$ cat src/hdl/adsr_pkg.sv
// Shared widths, register indexes and controller/datapath command types for the ADSR block.
package adsr_pkg;

	localparam int COUNT_BITS  = 24;
	localparam int SAMPLE_BITS = 16;

	// Gain is unsigned Q16 with one integer bit, so unity fits exactly.
	localparam int FRAC_BITS = 16;
	localparam int GAIN_BITS = FRAC_BITS + 1;
	localparam logic [GAIN_BITS-1:0] UNITY = GAIN_BITS'(1) << FRAC_BITS;

	// Division: numerator is a count times a gain, quotient is below unity.
	localparam int QUO_BITS = GAIN_BITS;
	localparam int NUM_BITS = COUNT_BITS + GAIN_BITS;
	localparam int DIV_CNT_BITS = $clog2(QUO_BITS);

	// One multiplier serves both the ramp numerator and the final scaling.
	localparam int MUL_A_BITS = (COUNT_BITS > SAMPLE_BITS) ? COUNT_BITS : SAMPLE_BITS;
	localparam int MUL_BITS   = MUL_A_BITS + GAIN_BITS;
	localparam logic [MUL_BITS-1:0] ROUND_HALF = MUL_BITS'(1) << (FRAC_BITS - 1);

	// Configuration port.
	localparam int CFG_IDX_BITS  = 3;
	localparam int CFG_DATA_BITS = (COUNT_BITS > GAIN_BITS) ? COUNT_BITS : GAIN_BITS;

	localparam logic [CFG_IDX_BITS-1:0] REG_ATTACK  = 3'd0;
	localparam logic [CFG_IDX_BITS-1:0] REG_DECAY   = 3'd1;
	localparam logic [CFG_IDX_BITS-1:0] REG_RELEASE = 3'd2;
	localparam logic [CFG_IDX_BITS-1:0] REG_SUSTAIN = 3'd3;
	localparam logic [CFG_IDX_BITS-1:0] REG_CLIP    = 3'd4;

	typedef struct packed {
		logic [COUNT_BITS-1:0] attack_length;
		logic [COUNT_BITS-1:0] decay_length;
		logic [COUNT_BITS-1:0] release_length;
		logic [GAIN_BITS-1:0]  sustain_level;
		logic [COUNT_BITS-1:0] clip_length;
	} cfg_t;

	// Commands from the controller to the datapath, one per step.
	typedef struct packed {
		logic load;
		logic bound;
		logic merge;
		logic select;
		logic mul_num;
		logic div_step;
		logic gain;
		logic mul_scale;
	} dp_cmd_t;

	typedef struct packed {
		logic div_last;
	} dp_status_t;

endpackage

$ cat src/hdl/adsr_in_if.sv
// Input channel: one audio sample word with valid/ready handshake.
interface adsr_in_if
	import adsr_pkg::*;
();
	logic                          valid;
	logic                          ready;
	logic signed [SAMPLE_BITS-1:0] sample_in;

	modport source (output valid, output sample_in, input ready);
	modport sink (input valid, input sample_in, output ready);
endinterface

$ cat src/hdl/adsr_out_if.sv
// Output channel: one shaped sample word with clip end flag and valid/ready handshake.
interface adsr_out_if
	import adsr_pkg::*;
();
	logic                          valid;
	logic                          ready;
	logic signed [SAMPLE_BITS-1:0] sample_out;
	logic                          clip_end;

	modport source (output valid, output sample_out, output clip_end, input ready);
	modport sink (input valid, input sample_out, input clip_end, output ready);
endinterface

$ cat src/hdl/adsr_ctrl.sv
// Sequencer that steps the envelope datapath through one sample word.
module adsr_ctrl
	import adsr_pkg::*;
(
	input  logic       clk,
	input  logic       arst_n,
	input  logic       start,
	input  logic       out_free,
	input  dp_status_t status,
	output dp_cmd_t    cmd,
	output logic       idle,
	output logic       push
);

	typedef enum logic [3:0] {
		ST_IDLE,
		ST_BOUND,
		ST_MERGE,
		ST_SELECT,
		ST_MUL_NUM,
		ST_DIV,
		ST_GAIN,
		ST_MUL_SCALE,
		ST_EMIT
	} state_t;

	state_t state_q;

	always_ff @(posedge clk or negedge arst_n) begin
		if (!arst_n) begin
			state_q <= ST_IDLE;
		end else begin
			case (state_q)
				ST_IDLE:      if (start) state_q <= ST_BOUND;
				ST_BOUND:     state_q <= ST_MERGE;
				ST_MERGE:     state_q <= ST_SELECT;
				ST_SELECT:    state_q <= ST_MUL_NUM;
				ST_MUL_NUM:   state_q <= ST_DIV;
				ST_DIV:       if (status.div_last) state_q <= ST_GAIN;
				ST_GAIN:      state_q <= ST_MUL_SCALE;
				ST_MUL_SCALE: state_q <= ST_EMIT;
				ST_EMIT:      if (out_free) state_q <= ST_IDLE;
				default:      state_q <= ST_IDLE;
			endcase
		end
	end

	assign idle = (state_q == ST_IDLE);
	assign push = (state_q == ST_EMIT) && out_free;

	always_comb begin
		cmd           = '0;
		cmd.load      = (state_q == ST_IDLE) && start;
		cmd.bound     = (state_q == ST_BOUND);
		cmd.merge     = (state_q == ST_MERGE);
		cmd.select    = (state_q == ST_SELECT);
		cmd.mul_num   = (state_q == ST_MUL_NUM);
		cmd.div_step  = (state_q == ST_DIV);
		cmd.gain      = (state_q == ST_GAIN);
		cmd.mul_scale = (state_q == ST_MUL_SCALE);
	end

endmodule

$ cat src/hdl/adsr_dp.sv
// Envelope datapath: position counter, phase selection, shared multiplier and serial divider.
module adsr_dp
	import adsr_pkg::*;
(
	input  logic                          clk,
	input  logic                          arst_n,
	input  cfg_t                          cfg,
	input  logic signed [SAMPLE_BITS-1:0] sample,
	input  dp_cmd_t                       cmd,
	output dp_status_t                    status,
	output logic signed [SAMPLE_BITS-1:0] res_sample,
	output logic                          res_last
);

	typedef enum logic [2:0] {
		PH_ATTACK,
		PH_DECAY,
		PH_SUSTAIN,
		PH_RELEASE,
		PH_ZERO
	} phase_t;

	logic [COUNT_BITS-1:0]   pos_q;
	logic [COUNT_BITS-1:0]   n_q;
	logic [COUNT_BITS-1:0]   idx_q;
	logic                    last_q;
	logic                    neg_q;
	logic [SAMPLE_BITS-1:0]  mag_q;
	logic [COUNT_BITS:0]     ss_q;
	logic [COUNT_BITS:0]     se_q;
	logic [GAIN_BITS-1:0]    s_q;
	phase_t                  phase_q;
	logic [COUNT_BITS-1:0]   opa_q;
	logic [GAIN_BITS-1:0]    opb_q;
	logic [COUNT_BITS-1:0]   dvs_q;
	logic [COUNT_BITS-1:0]   rem_q;
	logic [QUO_BITS-1:0]     quo_q;
	logic [DIV_CNT_BITS-1:0] cnt_q;
	logic [GAIN_BITS-1:0]    gain_q;
	logic [MUL_BITS-1:0]     prod_q;

	// Position and clip bookkeeping for the word being accepted.
	logic [COUNT_BITS-1:0]  n_eff;
	logic [COUNT_BITS-1:0]  n_m1;
	logic                   is_last;
	logic [SAMPLE_BITS-1:0] raw;

	assign n_eff   = (cfg.clip_length == '0) ? COUNT_BITS'(1) : cfg.clip_length;
	assign n_m1    = n_eff - COUNT_BITS'(1);
	assign is_last = (pos_q >= n_m1);
	assign raw     = sample;

	always_ff @(posedge clk or negedge arst_n) begin
		if (!arst_n) begin
			pos_q <= '0;
		end else if (cmd.load) begin
			pos_q <= is_last ? '0 : pos_q + COUNT_BITS'(1);
		end
	end

	// Phase selection.
	logic [COUNT_BITS:0]   idx_x;
	logic [COUNT_BITS-1:0] rel;
	phase_t                phase_d;

	assign idx_x = {1'b0, idx_q};
	assign rel   = idx_q - se_q[COUNT_BITS-1:0];

	always_comb begin
		if (idx_q < cfg.attack_length) begin
			phase_d = PH_ATTACK;
		end else if (idx_x < ss_q) begin
			phase_d = PH_DECAY;
		end else if (idx_x < se_q) begin
			phase_d = PH_SUSTAIN;
		end else if (cfg.release_length == '0 || rel >= cfg.release_length) begin
			phase_d = PH_ZERO;
		end else begin
			phase_d = PH_RELEASE;
		end
	end

	// Shared multiplier.
	logic [MUL_A_BITS-1:0] mul_x;
	logic [GAIN_BITS-1:0]  mul_y;
	logic [MUL_BITS-1:0]   product;

	assign mul_x   = cmd.mul_scale ? MUL_A_BITS'(mag_q) : MUL_A_BITS'(opa_q);
	assign mul_y   = cmd.mul_scale ? gain_q : opb_q;
	assign product = MUL_BITS'(mul_x) * MUL_BITS'(mul_y);

	// Restoring divider, one quotient bit per step.
	logic [COUNT_BITS:0] trial;
	logic [COUNT_BITS:0] trial_diff;
	logic                trial_ge;

	assign trial      = {rem_q, quo_q[QUO_BITS-1]};
	assign trial_diff = trial - {1'b0, dvs_q};
	assign trial_ge   = (trial >= {1'b0, dvs_q});

	assign status.div_last = (cnt_q == DIV_CNT_BITS'(QUO_BITS - 1));

	always_ff @(posedge clk) begin
		if (cmd.load) begin
			n_q    <= n_eff;
			last_q <= is_last;
			idx_q  <= is_last ? n_m1 : pos_q;
			neg_q  <= raw[SAMPLE_BITS-1];
			mag_q  <= raw[SAMPLE_BITS-1] ? (~raw + SAMPLE_BITS'(1)) : raw;
		end
		if (cmd.bound) begin
			ss_q <= {1'b0, cfg.attack_length} + {1'b0, cfg.decay_length};
			se_q <= (cfg.release_length >= n_q) ? '0
				: {1'b0, n_q - cfg.release_length};
			s_q  <= (cfg.sustain_level > UNITY) ? UNITY : cfg.sustain_level;
		end
		if (cmd.merge && se_q < ss_q) begin
			se_q <= ss_q;
		end
		if (cmd.select) begin
			phase_q <= phase_d;
			case (phase_d)
				PH_ATTACK: begin
					opa_q <= idx_q;
					opb_q <= UNITY;
					dvs_q <= cfg.attack_length;
				end
				PH_DECAY: begin
					opa_q <= idx_q - cfg.attack_length;
					opb_q <= UNITY - s_q;
					dvs_q <= cfg.decay_length;
				end
				PH_RELEASE: begin
					opa_q <= rel;
					opb_q <= s_q;
					dvs_q <= cfg.release_length;
				end
				default: begin
					opa_q <= '0;
					opb_q <= '0;
					dvs_q <= COUNT_BITS'(1);
				end
			endcase
		end
		if (cmd.mul_num) begin
			rem_q <= product[NUM_BITS-1:QUO_BITS];
			quo_q <= product[QUO_BITS-1:0];
			cnt_q <= '0;
		end
		if (cmd.div_step) begin
			rem_q <= trial_ge ? trial_diff[COUNT_BITS-1:0] : trial[COUNT_BITS-1:0];
			quo_q <= {quo_q[QUO_BITS-2:0], trial_ge};
			cnt_q <= cnt_q + DIV_CNT_BITS'(1);
		end
		if (cmd.gain) begin
			case (phase_q)
				PH_ATTACK:  gain_q <= quo_q;
				PH_DECAY:   gain_q <= UNITY - quo_q;
				PH_RELEASE: gain_q <= s_q - quo_q;
				PH_SUSTAIN: gain_q <= s_q;
				default:    gain_q <= '0;
			endcase
		end
		if (cmd.mul_scale) begin
			prod_q <= product;
		end
	end

	// Round half away from zero on the magnitude, then restore the sign.
	logic [MUL_BITS-1:0]    rounded;
	logic [SAMPLE_BITS-1:0] scaled;

	assign rounded    = prod_q + ROUND_HALF;
	assign scaled     = rounded[FRAC_BITS +: SAMPLE_BITS];
	assign res_sample = neg_q ? (~scaled + SAMPLE_BITS'(1)) : scaled;
	assign res_last   = last_q;

`ifndef NO_ASSERTIONS
	a_wrap_on_last: assert property (@(posedge clk) disable iff (!arst_n)
		cmd.load && is_last |=> pos_q == '0)
		else $error("position did not wrap after the last sample of a clip");

	a_idx_in_clip: assert property (@(posedge clk) disable iff (!arst_n)
		cmd.load |=> idx_q < n_q)
		else $error("envelope index lies outside the clip");
`endif

endmodule

$ cat src/hdl/adsr_envelope_apply.sv
// Top level of the linear ADSR envelope: configuration registers, output register and sequencer.
//
// Each word taken on the audio channel is one signed sample of a clip. The block multiplies it
// by a linear attack, decay, sustain and release gain chosen from a position counter, and sends
// the rounded result with a clip end flag on the shaped channel.
// Both channels use valid/ready; a word moves at a rising edge where both are high.
// Configuration is written through cfg_we, cfg_index and cfg_data, one register per edge, and
// should only be changed while no word is in flight. Writes to unknown indexes are ignored.
// Each word passes through the bound, merge, select, numerator multiply, divide, gain, scale
// and emit steps; the 17-step restoring divider forms the ramp gain. Input is not ready again
// until the current word's result has moved into the output register.
// The result sits in an output register, so the next input word is accepted while a finished
// word still waits; if the receiver stalls, the following word is held at its last step until
// the output register frees, and further input waits.
// Reset clears the position counter, empties the output register and returns the registers to
// zero lengths, unity sustain and a clip length of one. A change of configuration leaves the
// position counter where it is.
module adsr_envelope_apply
	import adsr_pkg::*;
(
	input  logic                     clk,
	input  logic                     arst_n,
	input  logic                     cfg_we,
	input  logic [CFG_IDX_BITS-1:0]  cfg_index,
	input  logic [CFG_DATA_BITS-1:0] cfg_data,
	adsr_in_if.sink                  audio,
	adsr_out_if.source               shaped
);

	// Configuration register bank. Each register keeps the low bits of the data it is given.
	cfg_t cfg_q;

	always_ff @(posedge clk or negedge arst_n) begin
		if (!arst_n) begin
			cfg_q.attack_length  <= '0;
			cfg_q.decay_length   <= '0;
			cfg_q.release_length <= '0;
			cfg_q.sustain_level  <= UNITY;
			cfg_q.clip_length    <= COUNT_BITS'(1);
		end else if (cfg_we) begin
			case (cfg_index)
				REG_ATTACK:  cfg_q.attack_length  <= cfg_data[COUNT_BITS-1:0];
				REG_DECAY:   cfg_q.decay_length   <= cfg_data[COUNT_BITS-1:0];
				REG_RELEASE: cfg_q.release_length <= cfg_data[COUNT_BITS-1:0];
				REG_SUSTAIN: cfg_q.sustain_level  <= cfg_data[GAIN_BITS-1:0];
				REG_CLIP:    cfg_q.clip_length    <= cfg_data[COUNT_BITS-1:0];
				default: begin
				end
			endcase
		end
	end

	// Sequencer and datapath.
	dp_cmd_t                       cmd;
	dp_status_t                    status;
	logic                          idle;
	logic                          push;
	logic                          out_free;
	logic signed [SAMPLE_BITS-1:0] res_sample;
	logic                          res_last;

	adsr_ctrl u_ctrl (
		.clk      (clk),
		.arst_n   (arst_n),
		.start    (audio.valid),
		.out_free (out_free),
		.status   (status),
		.cmd      (cmd),
		.idle     (idle),
		.push     (push)
	);

	adsr_dp u_dp (
		.clk        (clk),
		.arst_n     (arst_n),
		.cfg        (cfg_q),
		.sample     (audio.sample_in),
		.cmd        (cmd),
		.status     (status),
		.res_sample (res_sample),
		.res_last   (res_last)
	);

	assign audio.ready = idle;

	// Output register. It can take a new word when it is empty or its word leaves this cycle.
	logic                          out_valid_q;
	logic signed [SAMPLE_BITS-1:0] sample_out_q;
	logic                          clip_end_q;

	assign out_free = !out_valid_q || shaped.ready;

	always_ff @(posedge clk or negedge arst_n) begin
		if (!arst_n) begin
			out_valid_q <= 1'b0;
		end else if (push) begin
			out_valid_q <= 1'b1;
		end else if (shaped.ready) begin
			out_valid_q <= 1'b0;
		end
	end

	always_ff @(posedge clk) begin
		if (push) begin
			sample_out_q <= res_sample;
			clip_end_q   <= res_last;
		end
	end

	assign shaped.valid      = out_valid_q;
	assign shaped.sample_out = sample_out_q;
	assign shaped.clip_end   = clip_end_q;

`ifndef NO_ASSERTIONS
	a_no_overwrite: assert property (@(posedge clk) disable iff (!arst_n)
		push |-> (!out_valid_q || shaped.ready))
		else $error("result pushed over a word that has not been taken");

	a_accept_not_push: assert property (@(posedge clk) disable iff (!arst_n)
		(audio.valid && audio.ready) |-> !push)
		else $error("input accepted while a result was being pushed");

	a_busy_after_accept: assert property (@(posedge clk) disable iff (!arst_n)
		(audio.valid && audio.ready) |=> !audio.ready)
		else $error("input still ready in the cycle after a word was taken");
`endif

endmodule

$ cat src/flat_wrapper.sv
// flat-port wrapper written by rule: the top's interface ports become plain ports
module adsr_envelope_apply_flat import adsr_pkg::*;
  (clk, arst_n, cfg_we, cfg_index, cfg_data, audio_valid, audio_sample_in, audio_ready, shaped_valid, shaped_sample_out, shaped_clip_end, shaped_ready);
  adsr_in_if audio_i ();
  adsr_out_if shaped_i ();
  input  logic clk;
  input  logic arst_n;
  input  logic cfg_we;
  input  logic [CFG_IDX_BITS-1:0] cfg_index;
  input  logic [CFG_DATA_BITS-1:0] cfg_data;
  input wire logic [$bits(audio_i.valid)-1:0] audio_valid;
  input wire logic [$bits(audio_i.sample_in)-1:0] audio_sample_in;
  output wire logic [$bits(audio_i.ready)-1:0] audio_ready;
  output wire logic [$bits(shaped_i.valid)-1:0] shaped_valid;
  output wire logic [$bits(shaped_i.sample_out)-1:0] shaped_sample_out;
  output wire logic [$bits(shaped_i.clip_end)-1:0] shaped_clip_end;
  input wire logic [$bits(shaped_i.ready)-1:0] shaped_ready;
  assign audio_i.valid = audio_valid;
  assign audio_i.sample_in = audio_sample_in;
  assign audio_ready = audio_i.ready;
  assign shaped_valid = shaped_i.valid;
  assign shaped_sample_out = shaped_i.sample_out;
  assign shaped_clip_end = shaped_i.clip_end;
  assign shaped_i.ready = shaped_ready;
  adsr_envelope_apply u_core (.clk(clk), .arst_n(arst_n), .cfg_we(cfg_we), .cfg_index(cfg_index), .cfg_data(cfg_data), .audio(audio_i), .shaped(shaped_i));
endmodule
$ cat config.mk
export PLATFORM = sky130hd
export DESIGN_NAME = adsr_envelope_apply_flat
export DESIGN_NICKNAME = d
export VERILOG_FILES = /design/src/hdl/adsr_pkg.sv /design/src/hdl/adsr_in_if.sv /design/src/hdl/adsr_out_if.sv /design/src/hdl/adsr_ctrl.sv /design/src/hdl/adsr_dp.sv /design/src/hdl/adsr_envelope_apply.sv /design/src/flat_wrapper.sv
export SDC_FILE = /design/constraint.sdc
export NUM_CORES = 2
export LEC_CHECK = 0
export ABC_AREA = 0
export ABC_CLOCK_PERIOD_IN_PS = 9500
export BUFFER_PORTS_ARGS = -buffer_cell sky130_fd_sc_hd__clkbuf_2
export CAP_MARGIN = 40
export CORE_ASPECT_RATIO = 1.5
export CORE_UTILIZATION = 40
export DETAILED_ROUTE_END_ITERATION = 10
export SLEW_MARGIN = 20
export SYNTH_ARGS = -nofsm -noshare
export SYNTH_HDL_FRONTEND = slang
export SYNTH_SLANG_ARGS = --single-unit
$ cat constraint.sdc
create_clock -name clk -period 9.5 [get_ports clk]
set_clock_uncertainty 0.05 [all_clocks]
set_input_delay 0.95 -clock clk [delete_from_list [all_inputs] [get_ports clk]]
set_output_delay 0.95 -clock clk [all_outputs]
set_load 0.03 [all_outputs]
==> results.py <==
metrics = {
    "clocking": {
        "cts.sinks": 440,
        "cts_hold_buf": 0,
        "cts_tree": "built",
        "clk_pin_slew_ns": 0.07,
        "cts_inserted_buffers": 50,
        "ctsLongestPathBuffers": 3,
        "h-tree-depth": 2,
        "root_buffer": "clkbuf_16",
        "ctsResizeCount": 0,
        "post_cts_buffers": 0,
        "clk_latency_ns": 0.63,
    },
    "cells_and_area": {
        "drive_gt1_frac": 0.07684,
        "nNetsFinal": 5224,
        "fin_cells": 5834,
        "antennaDiodeCount": 0,
        "area_growth_pct": 9.576,
    },
    "drt": {
        "vias": 31861,
        "wl_per_cell_um": 21.19,
        "drt-initial-drc-count": 2121,
        "ant_nets": 0,
        "drt_wl_total_mm": 123.6,
        "drt_first_pass_iters": 6,
        "drcViolationCount": 0,
        "viasPerCell": 5.461,
    },
    "grt": {
        "antenna_found_initial": 1,
        "grt_start_max_net_pins": 76,
        "grt_pass1_wl_mm": 189.9,
        "grt_use_total": 0.2392,
        "grt_overflow": 0,
        "grt_pass1_vias": 33148,
    },
    "die": {
        "start_util": 0.4054,
        "dieWidth_um": 264.0,
        "io_pins": 67,
        "rows": 143,
        "die_y_um": 395.0,
        "fp.coreArea_um2": 101600,
        "die_area_um2": 104300,
    },
    "sta": {
        "min_period_ns": 8.921,
        "fin_setup_tns_ns": 0,
        "worst_pin_slew_ns": 0.8669,
        "fmaxAchievable_ghz": 0.1121,
        "finalCritPeriodShare": 0.9390,
        "grt_setup_unrepaired": "no",
        "finalHoldViolations": 0,
        "slew_headroom": 0.4145,
        "finalSetupViolations": 0,
        "slew_viol_final": 0,
    },
    "worst_setup_path": {
        "required_ns": 9.82,
        "cp_common_cell": "fa_1",
        "start_kind": "flip-flop",
        "cp_slowest_cell": "mux2i_1",
        "worst-setup-path-type": "reg -> reg",
        "critPathMaxFanout": 56,
        "cp-end-kind": "flip-flop",
        "r2r_cells": 26,
        "worstPathArrival_ns": 9.24,
        "max_stage_delay_ns": 0.69,
    },
    "logic_synthesis": {
        "synth_cell_types": 79,
        "synth_top_flop_cell": "edfxtp_1",
        "synth_area_leaders": "edfxtp_1, fa_1, ha_1",
        "yosysSeqAreaShare": 0.3035,
        "syn_inst": 4463,
        "synth_commonest_cells": "nand2_1, inv_1, nor2_1, ha_1, fa_1",
        "synthMostInstantiatedCell": "nand2_1",
        "syn_nets": 5200,
        "syn_area_per_cell_um2": 9.231,
        "async_flop_share": 0.3227,
        "yosys_warnings": 0,
        "synth_top_area_frac": 0.2172,
        "ys_seq_elements": 440,
        "synth_edf_count": 298,
        "synth_top_area_cell": "edfxtp_1",
        "syn-cell-area_um2": 41200,
    },
    "run_status": {
        "status": "finished, final reports clean",
    },
    "flow_run": {
        "maxCapViolations": 0,
    },
    "hold_path": {
        "hold_path.class": "in -> async",
    },
    "place": {
        "gp_congestion": 0.9559,
        "io_buffers": 66,
        "dp.cells": 5737,
        "dpl.hpwl_mm": 100.6,
    },
}
==> cell families after synthesis <==
logic type               share of synthesized area
flip-flops                                  0.3035
AND/OR/NAND/NOR                             0.1549
AO/OA/AOI/OAI                               0.1233
buffers and inverters                      0.07095
XOR/XNOR                                   0.04890
adder cells (fa/ha/maj)                     0.2703
multiplexers                               0.02803
==> registers in the layout, summed over array words and instances (netlist names), 5 cells and up <==
name	count
u_core.cfg_q	113
u_core.u_dp.se_q	25
u_core.u_dp.ss_q	25
u_core.u_dp.dvs_q	24
u_core.u_dp.idx_q	24
u_core.u_dp.n_q	24
u_core.u_dp.opa_q	24
u_core.u_dp.pos_q	24
u_core.u_dp.rem_q	24
u_core.u_dp.gain_q	17
u_core.u_dp.opb_q	17
u_core.u_dp.prod_q	17
u_core.u_dp.quo_q	17
u_core.u_dp.s_q	17
u_core.shaped.sample_out	16
u_core.u_dp.mag_q	16
u_core.u_dp.cnt_q	5
==> layout make-up <==
class | count | area (µm²)
Fill cell | 9936 | 56490
Multi-Input combinational cell | 3253 | 25880
Sequential cell | 440 | 12500
Inverter | 597 | 2242
Tap cell | 1305 | 1633
Clock buffer | 64 | 1396
Timing Repair Buffer | 145 | 1064
Clock inverter | 30 | 419.2
==> cells in the final DEF (no fill, tap or decap), types with 40 or more instances in the layout <==
master,netlist,routed
ha_1,354,354
mux2_2,67,67
and3_1,59,59
nor3_1,63,60
edfxtp_1,298,298
xnor2_1,146,146
nor2_1,400,397
o21ai_0,220,220
a21o_1,81,81
a211oi_1,48,47
nor2b_1,47,47
a21oi_1,177,177
clkbuf_2,1,65
dfrtp_1,140,140
fa_1,335,335
nand3_1,72,71
nand2b_1,42,42
buf_4,2,65
xor2_1,84,84
nand2_1,622,620
clkbuf_16,0,52
a31oi_1,49,49
inv_1,594,594
mux2i_1,40,40
==> layer usage <==
metal	vias up	part of all wire	GRT usage
li1	15040	-	-
met1	15639	0.36	0.2551
met2	857	0.52	0.4464
met3	325	0.038	0.02098
met4	0	0.075	0.1580
met5	-	0	0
• • • •
■ WHAT NEEDS TO BE DONE
Output the first line of the entries above and every line after it, exactly as written, ending with the line that contains "localparam logic [CFG_IDX_BITS-1:0] REG_SUSTAIN".

■ YOUR SOLUTION
$ cat src/hdl/adsr_pkg.sv
// Shared widths, register indexes and controller/datapath command types for the ADSR block.
package adsr_pkg;

	localparam int COUNT_BITS  = 24;
	localparam int SAMPLE_BITS = 16;

	// Gain is unsigned Q16 with one integer bit, so unity fits exactly.
	localparam int FRAC_BITS = 16;
	localparam int GAIN_BITS = FRAC_BITS + 1;
	localparam logic [GAIN_BITS-1:0] UNITY = GAIN_BITS'(1) << FRAC_BITS;

	// Division: numerator is a count times a gain, quotient is below unity.
	localparam int QUO_BITS = GAIN_BITS;
	localparam int NUM_BITS = COUNT_BITS + GAIN_BITS;
	localparam int DIV_CNT_BITS = $clog2(QUO_BITS);

	// One multiplier serves both the ramp numerator and the final scaling.
	localparam int MUL_A_BITS = (COUNT_BITS > SAMPLE_BITS) ? COUNT_BITS : SAMPLE_BITS;
	localparam int MUL_BITS   = MUL_A_BITS + GAIN_BITS;
	localparam logic [MUL_BITS-1:0] ROUND_HALF = MUL_BITS'(1) << (FRAC_BITS - 1);

	// Configuration port.
	localparam int CFG_IDX_BITS  = 3;
	localparam int CFG_DATA_BITS = (COUNT_BITS > GAIN_BITS) ? COUNT_BITS : GAIN_BITS;

	localparam logic [CFG_IDX_BITS-1:0] REG_ATTACK  = 3'd0;
	localparam logic [CFG_IDX_BITS-1:0] REG_DECAY   = 3'd1;
	localparam logic [CFG_IDX_BITS-1:0] REG_RELEASE = 3'd2;
	localparam logic [CFG_IDX_BITS-1:0] REG_SUSTAIN = 3'd3;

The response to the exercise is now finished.